### [What you will do]
In the data below, find the line that contains "buf & sky130\_fd\_sc\_hd\_\_clkbuf\_8 \\" and the line that contains "margins & 0.732 \\". Copy both, plus every line between them, exactly.

Collected data entries:
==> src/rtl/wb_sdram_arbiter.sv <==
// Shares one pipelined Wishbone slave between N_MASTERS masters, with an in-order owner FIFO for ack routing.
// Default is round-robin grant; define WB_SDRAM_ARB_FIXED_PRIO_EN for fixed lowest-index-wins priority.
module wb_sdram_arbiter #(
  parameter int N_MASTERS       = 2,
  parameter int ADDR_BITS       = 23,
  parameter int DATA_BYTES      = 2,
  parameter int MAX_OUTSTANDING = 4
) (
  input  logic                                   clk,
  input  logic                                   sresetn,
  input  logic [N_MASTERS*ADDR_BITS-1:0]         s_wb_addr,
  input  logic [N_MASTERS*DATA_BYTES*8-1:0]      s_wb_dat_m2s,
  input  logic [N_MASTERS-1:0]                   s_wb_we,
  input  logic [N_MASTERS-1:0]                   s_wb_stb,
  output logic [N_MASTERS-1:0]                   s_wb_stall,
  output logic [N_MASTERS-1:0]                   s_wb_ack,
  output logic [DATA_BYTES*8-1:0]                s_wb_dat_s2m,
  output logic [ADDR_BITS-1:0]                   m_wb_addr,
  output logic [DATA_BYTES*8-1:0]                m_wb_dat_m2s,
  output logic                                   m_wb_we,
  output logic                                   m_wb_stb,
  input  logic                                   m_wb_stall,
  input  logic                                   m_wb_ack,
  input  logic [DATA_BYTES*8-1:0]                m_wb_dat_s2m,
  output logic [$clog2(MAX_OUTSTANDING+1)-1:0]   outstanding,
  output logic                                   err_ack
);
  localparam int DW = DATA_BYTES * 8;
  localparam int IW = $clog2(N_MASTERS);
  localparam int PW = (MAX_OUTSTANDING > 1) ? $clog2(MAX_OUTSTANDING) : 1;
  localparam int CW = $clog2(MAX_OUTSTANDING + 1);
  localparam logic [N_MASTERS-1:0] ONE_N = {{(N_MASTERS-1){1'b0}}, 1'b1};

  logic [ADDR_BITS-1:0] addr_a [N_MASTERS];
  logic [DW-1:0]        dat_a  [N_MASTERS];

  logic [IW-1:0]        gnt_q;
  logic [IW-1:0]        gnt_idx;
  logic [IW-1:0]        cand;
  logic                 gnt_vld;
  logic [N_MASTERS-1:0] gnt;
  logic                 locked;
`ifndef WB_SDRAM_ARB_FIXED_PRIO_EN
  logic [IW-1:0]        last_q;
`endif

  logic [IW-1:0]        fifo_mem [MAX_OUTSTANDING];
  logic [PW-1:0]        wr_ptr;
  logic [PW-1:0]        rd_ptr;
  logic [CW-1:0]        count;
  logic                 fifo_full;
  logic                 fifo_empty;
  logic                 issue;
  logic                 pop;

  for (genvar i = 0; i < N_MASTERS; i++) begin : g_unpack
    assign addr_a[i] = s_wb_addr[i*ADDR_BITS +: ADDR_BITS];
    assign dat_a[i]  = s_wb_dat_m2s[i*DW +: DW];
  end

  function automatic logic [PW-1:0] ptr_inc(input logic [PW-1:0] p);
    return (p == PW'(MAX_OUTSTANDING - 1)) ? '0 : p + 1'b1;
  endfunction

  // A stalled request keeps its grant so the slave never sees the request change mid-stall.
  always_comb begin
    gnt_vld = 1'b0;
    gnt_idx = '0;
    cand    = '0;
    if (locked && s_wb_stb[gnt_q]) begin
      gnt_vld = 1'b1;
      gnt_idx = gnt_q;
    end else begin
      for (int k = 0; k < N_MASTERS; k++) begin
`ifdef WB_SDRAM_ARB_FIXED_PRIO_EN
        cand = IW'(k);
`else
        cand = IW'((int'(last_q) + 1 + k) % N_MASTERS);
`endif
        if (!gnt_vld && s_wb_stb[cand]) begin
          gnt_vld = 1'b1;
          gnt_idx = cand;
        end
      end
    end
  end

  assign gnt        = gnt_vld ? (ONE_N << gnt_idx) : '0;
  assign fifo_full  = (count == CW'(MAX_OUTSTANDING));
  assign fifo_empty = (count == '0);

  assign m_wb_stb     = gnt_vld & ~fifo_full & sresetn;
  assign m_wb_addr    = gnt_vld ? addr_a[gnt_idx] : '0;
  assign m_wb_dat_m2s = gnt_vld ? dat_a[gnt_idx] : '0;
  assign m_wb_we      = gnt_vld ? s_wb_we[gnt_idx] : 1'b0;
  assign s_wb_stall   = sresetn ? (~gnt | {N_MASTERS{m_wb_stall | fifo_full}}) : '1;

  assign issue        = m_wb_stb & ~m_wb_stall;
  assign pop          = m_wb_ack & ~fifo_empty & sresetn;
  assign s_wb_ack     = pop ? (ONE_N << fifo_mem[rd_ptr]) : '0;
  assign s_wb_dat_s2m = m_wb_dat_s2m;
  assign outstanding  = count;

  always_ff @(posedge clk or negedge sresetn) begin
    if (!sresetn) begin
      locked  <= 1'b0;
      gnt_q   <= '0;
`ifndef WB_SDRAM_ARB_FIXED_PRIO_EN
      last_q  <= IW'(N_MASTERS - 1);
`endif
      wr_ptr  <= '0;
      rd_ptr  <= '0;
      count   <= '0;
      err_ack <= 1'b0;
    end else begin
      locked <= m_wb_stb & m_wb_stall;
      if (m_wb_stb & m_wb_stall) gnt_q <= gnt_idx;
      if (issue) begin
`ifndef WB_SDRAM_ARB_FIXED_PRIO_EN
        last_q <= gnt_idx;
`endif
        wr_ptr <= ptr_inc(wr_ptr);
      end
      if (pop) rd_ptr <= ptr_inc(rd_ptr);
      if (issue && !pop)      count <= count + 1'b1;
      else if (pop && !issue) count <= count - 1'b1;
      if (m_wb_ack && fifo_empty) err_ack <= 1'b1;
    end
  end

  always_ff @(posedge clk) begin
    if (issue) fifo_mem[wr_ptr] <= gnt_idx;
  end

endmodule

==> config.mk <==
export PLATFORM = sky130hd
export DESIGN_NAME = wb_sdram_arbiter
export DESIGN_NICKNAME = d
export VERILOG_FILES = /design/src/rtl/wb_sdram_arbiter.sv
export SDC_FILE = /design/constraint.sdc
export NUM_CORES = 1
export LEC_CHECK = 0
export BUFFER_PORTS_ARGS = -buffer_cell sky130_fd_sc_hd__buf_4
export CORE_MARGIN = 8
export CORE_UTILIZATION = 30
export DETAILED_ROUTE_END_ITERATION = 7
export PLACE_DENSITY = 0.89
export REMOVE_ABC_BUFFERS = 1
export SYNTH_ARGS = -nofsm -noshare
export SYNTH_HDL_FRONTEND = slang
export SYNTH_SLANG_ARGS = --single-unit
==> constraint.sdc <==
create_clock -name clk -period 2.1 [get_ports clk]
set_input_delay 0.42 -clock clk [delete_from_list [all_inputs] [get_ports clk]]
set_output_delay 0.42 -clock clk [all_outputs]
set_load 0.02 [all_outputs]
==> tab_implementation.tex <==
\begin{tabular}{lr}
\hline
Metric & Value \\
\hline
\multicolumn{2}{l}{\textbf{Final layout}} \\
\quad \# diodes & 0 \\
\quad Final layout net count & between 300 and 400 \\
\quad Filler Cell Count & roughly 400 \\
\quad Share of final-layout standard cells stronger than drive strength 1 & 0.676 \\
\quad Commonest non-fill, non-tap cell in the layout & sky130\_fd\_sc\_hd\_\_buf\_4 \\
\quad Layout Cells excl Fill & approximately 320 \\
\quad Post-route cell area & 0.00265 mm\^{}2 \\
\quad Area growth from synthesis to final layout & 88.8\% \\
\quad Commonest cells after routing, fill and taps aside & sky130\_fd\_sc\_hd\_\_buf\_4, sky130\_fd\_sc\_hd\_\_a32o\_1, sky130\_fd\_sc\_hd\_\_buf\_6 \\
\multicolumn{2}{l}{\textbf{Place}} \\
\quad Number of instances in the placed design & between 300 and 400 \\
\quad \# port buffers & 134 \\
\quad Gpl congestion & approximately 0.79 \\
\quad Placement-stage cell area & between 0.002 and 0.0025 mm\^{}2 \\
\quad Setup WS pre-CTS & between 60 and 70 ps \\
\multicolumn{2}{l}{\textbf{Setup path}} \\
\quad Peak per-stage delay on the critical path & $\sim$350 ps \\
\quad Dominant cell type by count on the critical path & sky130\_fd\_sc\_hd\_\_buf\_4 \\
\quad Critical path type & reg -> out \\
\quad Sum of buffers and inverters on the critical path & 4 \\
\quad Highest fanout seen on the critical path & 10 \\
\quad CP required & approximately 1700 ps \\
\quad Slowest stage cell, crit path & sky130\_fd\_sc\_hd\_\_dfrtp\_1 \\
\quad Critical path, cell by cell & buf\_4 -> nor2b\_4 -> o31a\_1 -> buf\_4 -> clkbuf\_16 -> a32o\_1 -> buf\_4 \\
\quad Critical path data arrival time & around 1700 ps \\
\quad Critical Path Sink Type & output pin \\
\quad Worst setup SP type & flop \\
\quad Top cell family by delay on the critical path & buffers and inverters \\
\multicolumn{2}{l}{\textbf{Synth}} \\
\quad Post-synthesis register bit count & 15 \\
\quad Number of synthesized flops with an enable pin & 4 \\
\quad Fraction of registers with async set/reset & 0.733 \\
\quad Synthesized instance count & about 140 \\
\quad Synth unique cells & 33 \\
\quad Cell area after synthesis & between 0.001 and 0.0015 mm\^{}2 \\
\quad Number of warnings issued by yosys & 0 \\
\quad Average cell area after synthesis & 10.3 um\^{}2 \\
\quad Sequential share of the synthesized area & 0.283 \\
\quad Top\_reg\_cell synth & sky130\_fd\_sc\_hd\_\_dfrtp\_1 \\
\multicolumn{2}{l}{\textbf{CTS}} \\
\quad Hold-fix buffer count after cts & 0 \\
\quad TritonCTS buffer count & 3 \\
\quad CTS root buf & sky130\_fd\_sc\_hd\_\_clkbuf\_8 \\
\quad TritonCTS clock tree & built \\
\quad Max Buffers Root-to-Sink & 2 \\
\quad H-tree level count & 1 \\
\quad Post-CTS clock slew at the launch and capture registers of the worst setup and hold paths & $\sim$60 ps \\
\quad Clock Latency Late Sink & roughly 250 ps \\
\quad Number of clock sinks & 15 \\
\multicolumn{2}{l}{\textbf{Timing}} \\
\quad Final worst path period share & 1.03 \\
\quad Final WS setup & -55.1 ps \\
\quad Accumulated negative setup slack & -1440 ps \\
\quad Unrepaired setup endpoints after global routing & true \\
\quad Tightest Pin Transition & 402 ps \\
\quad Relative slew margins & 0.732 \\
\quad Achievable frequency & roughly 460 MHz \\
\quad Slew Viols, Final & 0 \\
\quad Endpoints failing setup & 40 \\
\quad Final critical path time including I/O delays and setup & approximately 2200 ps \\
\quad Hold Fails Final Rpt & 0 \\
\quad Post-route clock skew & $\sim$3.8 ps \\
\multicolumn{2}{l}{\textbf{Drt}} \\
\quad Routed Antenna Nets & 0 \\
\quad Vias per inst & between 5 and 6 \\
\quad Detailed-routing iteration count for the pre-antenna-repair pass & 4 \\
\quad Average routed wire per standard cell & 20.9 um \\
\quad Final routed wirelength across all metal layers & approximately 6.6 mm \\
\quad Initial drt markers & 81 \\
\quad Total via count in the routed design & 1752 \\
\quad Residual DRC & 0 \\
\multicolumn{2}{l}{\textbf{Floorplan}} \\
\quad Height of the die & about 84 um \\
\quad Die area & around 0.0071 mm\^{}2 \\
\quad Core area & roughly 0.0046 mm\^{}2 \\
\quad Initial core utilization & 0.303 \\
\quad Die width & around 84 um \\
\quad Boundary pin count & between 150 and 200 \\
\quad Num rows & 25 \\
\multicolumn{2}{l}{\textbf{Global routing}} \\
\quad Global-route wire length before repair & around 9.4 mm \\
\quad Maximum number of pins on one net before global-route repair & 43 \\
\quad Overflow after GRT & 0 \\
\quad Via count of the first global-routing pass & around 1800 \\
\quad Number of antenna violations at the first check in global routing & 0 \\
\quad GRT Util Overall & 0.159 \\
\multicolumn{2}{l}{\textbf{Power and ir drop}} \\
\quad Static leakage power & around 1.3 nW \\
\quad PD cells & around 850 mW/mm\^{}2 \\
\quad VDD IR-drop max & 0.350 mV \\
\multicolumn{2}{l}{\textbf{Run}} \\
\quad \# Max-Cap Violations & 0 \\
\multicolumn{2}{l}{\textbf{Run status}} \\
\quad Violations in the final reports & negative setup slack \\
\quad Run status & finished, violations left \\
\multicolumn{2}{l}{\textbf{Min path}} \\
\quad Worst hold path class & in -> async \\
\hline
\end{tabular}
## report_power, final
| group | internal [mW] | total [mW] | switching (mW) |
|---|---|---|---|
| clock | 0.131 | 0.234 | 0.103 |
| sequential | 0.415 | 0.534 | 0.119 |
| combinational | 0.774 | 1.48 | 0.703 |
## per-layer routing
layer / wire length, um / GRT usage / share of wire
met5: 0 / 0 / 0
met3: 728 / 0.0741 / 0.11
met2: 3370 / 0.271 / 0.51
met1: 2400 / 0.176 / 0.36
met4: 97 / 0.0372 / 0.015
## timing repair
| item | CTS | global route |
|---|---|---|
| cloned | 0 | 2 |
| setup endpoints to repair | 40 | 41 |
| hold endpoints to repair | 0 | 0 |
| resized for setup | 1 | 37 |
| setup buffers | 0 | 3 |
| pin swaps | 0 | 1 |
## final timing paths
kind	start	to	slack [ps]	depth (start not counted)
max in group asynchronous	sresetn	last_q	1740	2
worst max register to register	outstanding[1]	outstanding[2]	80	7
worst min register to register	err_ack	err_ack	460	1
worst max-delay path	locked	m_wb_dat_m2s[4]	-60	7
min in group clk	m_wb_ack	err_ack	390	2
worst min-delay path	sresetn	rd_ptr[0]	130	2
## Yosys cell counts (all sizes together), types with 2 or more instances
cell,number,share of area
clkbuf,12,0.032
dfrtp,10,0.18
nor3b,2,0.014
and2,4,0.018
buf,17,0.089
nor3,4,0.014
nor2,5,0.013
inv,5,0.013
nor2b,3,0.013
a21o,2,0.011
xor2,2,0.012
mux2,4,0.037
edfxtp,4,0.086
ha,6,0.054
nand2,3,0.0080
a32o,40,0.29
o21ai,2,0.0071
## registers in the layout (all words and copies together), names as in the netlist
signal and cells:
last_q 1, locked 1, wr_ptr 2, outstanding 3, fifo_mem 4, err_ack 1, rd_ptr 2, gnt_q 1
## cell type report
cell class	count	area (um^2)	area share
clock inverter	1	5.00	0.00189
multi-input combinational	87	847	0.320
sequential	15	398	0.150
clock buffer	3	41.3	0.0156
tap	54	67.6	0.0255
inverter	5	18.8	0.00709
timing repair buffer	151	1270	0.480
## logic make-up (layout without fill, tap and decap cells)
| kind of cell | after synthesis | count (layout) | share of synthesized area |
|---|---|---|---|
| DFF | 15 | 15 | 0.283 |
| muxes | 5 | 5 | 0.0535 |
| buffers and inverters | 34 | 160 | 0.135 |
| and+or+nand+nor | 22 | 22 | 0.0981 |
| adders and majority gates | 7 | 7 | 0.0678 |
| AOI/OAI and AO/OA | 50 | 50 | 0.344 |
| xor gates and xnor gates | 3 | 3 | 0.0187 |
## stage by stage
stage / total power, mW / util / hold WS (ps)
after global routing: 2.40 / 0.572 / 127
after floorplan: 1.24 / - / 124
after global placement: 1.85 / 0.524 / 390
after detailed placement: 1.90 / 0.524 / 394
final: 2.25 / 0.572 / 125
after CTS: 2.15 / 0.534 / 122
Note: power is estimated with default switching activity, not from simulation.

==

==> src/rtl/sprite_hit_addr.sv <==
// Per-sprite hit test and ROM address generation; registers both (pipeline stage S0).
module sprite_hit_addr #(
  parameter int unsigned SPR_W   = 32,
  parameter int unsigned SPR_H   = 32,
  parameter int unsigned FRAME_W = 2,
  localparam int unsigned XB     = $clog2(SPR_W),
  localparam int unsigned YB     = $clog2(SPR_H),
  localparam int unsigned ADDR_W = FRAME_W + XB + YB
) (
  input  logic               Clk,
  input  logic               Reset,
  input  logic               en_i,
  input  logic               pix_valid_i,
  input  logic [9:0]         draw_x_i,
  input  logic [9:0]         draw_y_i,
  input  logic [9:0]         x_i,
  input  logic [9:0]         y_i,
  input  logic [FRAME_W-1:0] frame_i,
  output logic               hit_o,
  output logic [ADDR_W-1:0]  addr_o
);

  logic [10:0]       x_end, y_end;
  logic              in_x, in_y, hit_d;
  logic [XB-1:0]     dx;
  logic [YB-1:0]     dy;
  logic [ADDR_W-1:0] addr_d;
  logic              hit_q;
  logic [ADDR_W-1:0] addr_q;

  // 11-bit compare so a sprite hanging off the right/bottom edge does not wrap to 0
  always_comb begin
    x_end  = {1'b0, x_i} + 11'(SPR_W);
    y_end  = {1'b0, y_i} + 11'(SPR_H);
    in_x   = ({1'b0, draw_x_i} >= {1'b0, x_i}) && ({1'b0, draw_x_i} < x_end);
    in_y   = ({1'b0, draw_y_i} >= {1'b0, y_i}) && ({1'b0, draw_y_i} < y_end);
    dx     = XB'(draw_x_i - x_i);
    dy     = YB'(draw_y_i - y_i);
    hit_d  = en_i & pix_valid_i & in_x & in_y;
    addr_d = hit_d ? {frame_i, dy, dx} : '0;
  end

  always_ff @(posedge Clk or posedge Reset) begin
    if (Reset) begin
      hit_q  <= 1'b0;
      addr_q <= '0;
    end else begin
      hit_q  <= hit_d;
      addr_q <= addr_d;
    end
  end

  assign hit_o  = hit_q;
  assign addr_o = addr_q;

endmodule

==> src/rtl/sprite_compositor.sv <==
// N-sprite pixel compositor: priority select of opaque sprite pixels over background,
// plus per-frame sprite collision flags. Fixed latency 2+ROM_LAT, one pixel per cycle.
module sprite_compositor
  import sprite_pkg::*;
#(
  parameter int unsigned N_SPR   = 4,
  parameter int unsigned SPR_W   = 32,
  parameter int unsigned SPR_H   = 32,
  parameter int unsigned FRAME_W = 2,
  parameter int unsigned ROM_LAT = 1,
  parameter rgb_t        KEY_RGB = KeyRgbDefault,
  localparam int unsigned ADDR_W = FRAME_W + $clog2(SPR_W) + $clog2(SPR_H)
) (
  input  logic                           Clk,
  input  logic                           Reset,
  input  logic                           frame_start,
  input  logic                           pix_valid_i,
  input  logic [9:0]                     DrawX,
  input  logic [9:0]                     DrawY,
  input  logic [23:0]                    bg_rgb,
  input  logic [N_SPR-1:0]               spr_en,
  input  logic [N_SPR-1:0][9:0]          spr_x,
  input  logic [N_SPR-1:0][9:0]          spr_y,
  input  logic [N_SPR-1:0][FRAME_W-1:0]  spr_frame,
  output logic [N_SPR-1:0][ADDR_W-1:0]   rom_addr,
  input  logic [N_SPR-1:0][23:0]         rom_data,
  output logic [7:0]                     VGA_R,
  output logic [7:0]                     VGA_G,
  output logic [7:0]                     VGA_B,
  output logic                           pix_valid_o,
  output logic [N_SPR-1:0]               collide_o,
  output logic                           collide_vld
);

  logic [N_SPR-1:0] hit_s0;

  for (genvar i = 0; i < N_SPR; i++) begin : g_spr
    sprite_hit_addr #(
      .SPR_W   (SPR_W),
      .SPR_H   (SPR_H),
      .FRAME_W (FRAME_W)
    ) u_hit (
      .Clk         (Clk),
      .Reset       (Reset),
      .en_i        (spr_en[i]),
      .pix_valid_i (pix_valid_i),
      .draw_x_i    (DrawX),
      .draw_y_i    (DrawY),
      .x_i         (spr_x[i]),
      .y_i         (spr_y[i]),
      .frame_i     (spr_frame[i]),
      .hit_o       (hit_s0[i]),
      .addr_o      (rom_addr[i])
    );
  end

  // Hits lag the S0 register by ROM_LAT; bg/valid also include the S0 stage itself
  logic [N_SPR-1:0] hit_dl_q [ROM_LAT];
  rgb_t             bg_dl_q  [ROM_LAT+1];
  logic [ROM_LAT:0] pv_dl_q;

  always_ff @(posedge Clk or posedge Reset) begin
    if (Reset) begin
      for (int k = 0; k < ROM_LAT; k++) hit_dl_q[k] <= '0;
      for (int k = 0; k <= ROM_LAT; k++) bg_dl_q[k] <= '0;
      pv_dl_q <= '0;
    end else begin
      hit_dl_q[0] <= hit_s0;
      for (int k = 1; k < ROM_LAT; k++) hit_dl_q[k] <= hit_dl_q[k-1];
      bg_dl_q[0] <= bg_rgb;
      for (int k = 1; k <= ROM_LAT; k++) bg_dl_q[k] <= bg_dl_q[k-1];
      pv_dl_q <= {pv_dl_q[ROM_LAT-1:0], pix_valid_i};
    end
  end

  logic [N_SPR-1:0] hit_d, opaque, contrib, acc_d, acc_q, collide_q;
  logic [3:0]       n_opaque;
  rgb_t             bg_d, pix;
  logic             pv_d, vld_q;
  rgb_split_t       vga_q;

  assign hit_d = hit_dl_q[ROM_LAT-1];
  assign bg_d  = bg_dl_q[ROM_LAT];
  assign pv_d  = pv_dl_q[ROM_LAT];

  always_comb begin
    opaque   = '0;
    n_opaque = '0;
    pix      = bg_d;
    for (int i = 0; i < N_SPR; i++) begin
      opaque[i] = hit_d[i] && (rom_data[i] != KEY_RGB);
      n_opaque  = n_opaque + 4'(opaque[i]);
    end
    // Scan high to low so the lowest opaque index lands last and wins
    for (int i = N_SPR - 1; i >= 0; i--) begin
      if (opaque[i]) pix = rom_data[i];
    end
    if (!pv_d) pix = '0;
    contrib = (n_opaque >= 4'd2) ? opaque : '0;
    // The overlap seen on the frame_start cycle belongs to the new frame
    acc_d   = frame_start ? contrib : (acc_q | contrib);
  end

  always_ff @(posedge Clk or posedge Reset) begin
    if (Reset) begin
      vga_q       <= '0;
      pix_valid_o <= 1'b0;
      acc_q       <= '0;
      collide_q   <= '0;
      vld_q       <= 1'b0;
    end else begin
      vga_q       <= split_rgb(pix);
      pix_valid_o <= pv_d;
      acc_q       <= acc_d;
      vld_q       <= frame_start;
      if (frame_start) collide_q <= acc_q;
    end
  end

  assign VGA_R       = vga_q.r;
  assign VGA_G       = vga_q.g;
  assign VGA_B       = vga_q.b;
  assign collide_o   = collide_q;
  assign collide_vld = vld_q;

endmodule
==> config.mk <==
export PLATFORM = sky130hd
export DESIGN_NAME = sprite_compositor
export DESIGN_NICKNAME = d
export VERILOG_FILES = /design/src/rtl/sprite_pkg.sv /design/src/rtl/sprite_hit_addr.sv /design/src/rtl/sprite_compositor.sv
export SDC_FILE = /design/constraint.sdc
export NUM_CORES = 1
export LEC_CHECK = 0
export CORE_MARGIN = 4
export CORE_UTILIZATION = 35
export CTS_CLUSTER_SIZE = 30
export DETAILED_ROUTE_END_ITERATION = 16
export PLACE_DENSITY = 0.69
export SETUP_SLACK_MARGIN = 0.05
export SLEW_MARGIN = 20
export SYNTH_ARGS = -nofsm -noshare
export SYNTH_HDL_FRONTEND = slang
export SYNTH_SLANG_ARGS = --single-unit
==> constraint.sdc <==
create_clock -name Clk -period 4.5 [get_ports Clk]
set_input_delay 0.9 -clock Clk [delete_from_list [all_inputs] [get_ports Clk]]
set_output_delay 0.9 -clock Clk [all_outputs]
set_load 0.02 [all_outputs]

### [Solution for this task]
\quad CTS root buf & sky130\_fd\_sc\_hd\_\_clkbuf\_8 \\
\quad TritonCTS clock tree & built \\
\quad Max Buffers Root-to-Sink & 2 \\
\quad H-tree level count & 1 \\
\quad Post-CTS clock slew at the launch and capture registers of the worst setup and hold paths & $\sim$60 ps \\
\quad Clock Latency Late Sink & roughly 250 ps \\
\quad Number of clock sinks & 15 \\
\multicolumn{2}{l}{\textbf{Timing}} \\
\quad Final worst path period share & 1.03 \\
\quad Final WS setup & -55.1 ps \\
\quad Accumulated negative setup slack & -1440 ps \\
\quad Unrepaired setup endpoints after global routing & true \\
\quad Tightest Pin Transition & 402 ps \\
\quad Relative slew margins & 0.732 \\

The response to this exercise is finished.